问题
I am attempting to use SP-initiated SLO with SalesForce (trying Redirect and POST) with the following LogoutRequest:
<samlp:LogoutRequest xmlns:samlp="urn:oasis:names:tc:SAML:2.0:protocol" xmlns:saml="urn:oasis:names:tc:SAML:2.0:assertion" ID="_1583fa34b3e9426ba5885849204d6f8d" Version="2.0" IssueInstant="2017-11-14T18:42:25Z" Destination="https://myorg-dev-ed.my.salesforce.com/services/auth/idp/saml2/logout">
<saml:Issuer>myorg</saml:Issuer>
<saml:NameID Format="urn:oasis:names:tc:SAML:1.1:nameid-format:unspecified">me@myorg</saml:NameID>
</samlp:LogoutRequest>
I am using my SP entity ID for Issuer.
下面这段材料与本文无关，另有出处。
<file path="src/rtl/mult_eval_pkg.sv">
// mult_eval_pkg: shared state encoding, latency limit and width helpers
// for the multiplier evaluation harness.
package mult_eval_pkg;
   typedef enum logic [1:0] {IDLE, RUN, DRAIN, DONE} state_t;
   localparam int LAT_MAX = 4;
   function automatic int pw(input int w);
      return 2 * w;
   endfunction
   function automatic int cw(input int w);
      return 2 * w + 1;
   endfunction
endpackage

</file>
<file path="src/rtl/mult_eval_checker.sv">
// mult_eval_checker: delays expected product and operands by the multiplier latency,
// compares against mult_p and tallies mismatches; MULT_EVAL_ERRDIST_EN adds err_dist.
module mult_eval_checker import mult_eval_pkg::*; #(
   parameter int WIDTH   = 2,
   parameter int DUT_LAT = 0
) (
   input  logic                   clk,
   input  logic                   rst_n,
   input  logic                   clr,
   input  logic                   in_vld,
   input  logic [pw(WIDTH)-1:0]   in_ab,
   input  logic [pw(WIDTH)-1:0]   mult_p,
   output logic                   empty,
   output logic [cw(WIDTH)-1:0]   err_count,
   output logic [pw(WIDTH)-1:0]   first_fail,
   output logic                   fail_seen
`ifdef MULT_EVAL_ERRDIST_EN
   ,
   output logic [4*WIDTH:0]       err_dist
`endif
);
   localparam int PW = pw(WIDTH);
   localparam int L  = DUT_LAT > LAT_MAX ? LAT_MAX : DUT_LAT;
   logic [PW-1:0] in_exp, d_exp, d_ab;
   logic d_vld, mis;
   assign in_exp = PW'(in_ab[PW-1:WIDTH]) * PW'(in_ab[WIDTH-1:0]);
   generate
      if (L == 0) begin : g_comb
         assign d_vld = in_vld;
         assign d_exp = in_exp;
         assign d_ab  = in_ab;
         assign empty = 1'b1;
      end else begin : g_pipe
         logic [L-1:0]  v_q;
         logic [PW-1:0] e_q [L];
         logic [PW-1:0] a_q [L];
         always_ff @(posedge clk or negedge rst_n)
            if (!rst_n) begin
               v_q <= '0;
               for (int i = 0; i < L; i++) begin
                  e_q[i] <= '0;
                  a_q[i] <= '0;
               end
            end else begin
               v_q <= L'({v_q, in_vld});
               for (int i = L - 1; i > 0; i--) begin
                  e_q[i] <= e_q[i-1];
                  a_q[i] <= a_q[i-1];
               end
               e_q[0] <= in_exp;
               a_q[0] <= in_ab;
            end
         assign d_vld = v_q[L-1];
         assign d_exp = e_q[L-1];
         assign d_ab  = a_q[L-1];
         assign empty = ~|v_q;
      end
   endgenerate
   assign mis = d_vld && (mult_p != d_exp);
   // err_count cannot overflow: at most one increment per pair, 2^(2W) pairs
   always_ff @(posedge clk or negedge rst_n)
      if (!rst_n) begin
         err_count  <= '0;
         first_fail <= '0;
         fail_seen  <= 1'b0;
      end else if (clr) begin
         err_count  <= '0;
         first_fail <= '0;
         fail_seen  <= 1'b0;
      end else if (mis) begin
         err_count <= err_count + 1'b1;
         if (!fail_seen) begin
            first_fail <= d_ab;
            fail_seen  <= 1'b1;
         end
      end
`ifdef MULT_EVAL_ERRDIST_EN
   logic [PW-1:0] dist;
   assign dist = mult_p > d_exp ? mult_p - d_exp : d_exp - mult_p;
   always_ff @(posedge clk or negedge rst_n)
      if (!rst_n) err_dist <= '0;
      else if (clr) err_dist <= '0;
      else if (d_vld) err_dist <= err_dist + (4*WIDTH+1)'(dist);
`endif
endmodule

</file>
<file path="src/rtl/mult_eval_harness.sv">
// mult_eval_harness: sweeps every operand pair through an external multiplier and scores it.
// Optional MULT_EVAL_ERRDIST_EN adds the err_dist accumulated-distance output.
module mult_eval_harness import mult_eval_pkg::*; #(
   parameter int WIDTH   = 2,
   parameter int DUT_LAT = 0
) (
   input  logic                   clk,
   input  logic                   rst_n,
   input  logic                   start,
   output logic [WIDTH-1:0]       mult_a,
   output logic [WIDTH-1:0]       mult_b,
   input  logic [pw(WIDTH)-1:0]   mult_p,
   output logic                   busy,
   output logic                   done,
   output logic [cw(WIDTH)-1:0]   err_count,
   output logic [pw(WIDTH)-1:0]   first_fail,
   output logic                   fail_seen
`ifdef MULT_EVAL_ERRDIST_EN
   ,
   output logic [4*WIDTH:0]       err_dist
`endif
);
   state_t state;
   logic [pw(WIDTH)-1:0] ab;
   logic go, empty;
   assign go = start && (state == IDLE || state == DONE);
   assign {mult_a, mult_b} = ab;
   always_ff @(posedge clk or negedge rst_n)
      if (!rst_n) begin
         state <= IDLE;
         ab    <= '0;
         busy  <= 1'b0;
         done  <= 1'b0;
      end else begin
         case (state)
            IDLE, DONE:
               if (go) begin
                  state <= RUN;
                  ab    <= '0;
                  busy  <= 1'b1;
                  done  <= 1'b0;
               end
            RUN:
               if (&ab) state <= DRAIN;
               else ab <= ab + 1'b1;
            DRAIN:
               if (empty) begin
                  state <= DONE;
                  busy  <= 1'b0;
                  done  <= 1'b1;
               end
            default: state <= IDLE;
         endcase
      end
   mult_eval_checker #(.WIDTH(WIDTH), .DUT_LAT(DUT_LAT)) u_chk (
      .clk       (clk),
      .rst_n     (rst_n),
      .clr       (go),
      .in_vld    (state == RUN),
      .in_ab     (ab),
      .mult_p    (mult_p),
      .empty     (empty),
      .err_count (err_count),
      .first_fail(first_fail),
      .fail_seen (fail_seen)
`ifdef MULT_EVAL_ERRDIST_EN
      ,
      .err_dist  (err_dist)
`endif
   );
endmodule

</file>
I also tried using it for NameID SPNameQualifier. My Redirect and POST logic work for AuthnRequest. This SLO is working with OneLogin.
The error I get back is:
We are unable to log you out. Please contact your administrator for more information.
I can not find any relevant log entries.
回答1:
Which tool are you using to generate the XML? Add the tag SessionIndex, which you can get from the login.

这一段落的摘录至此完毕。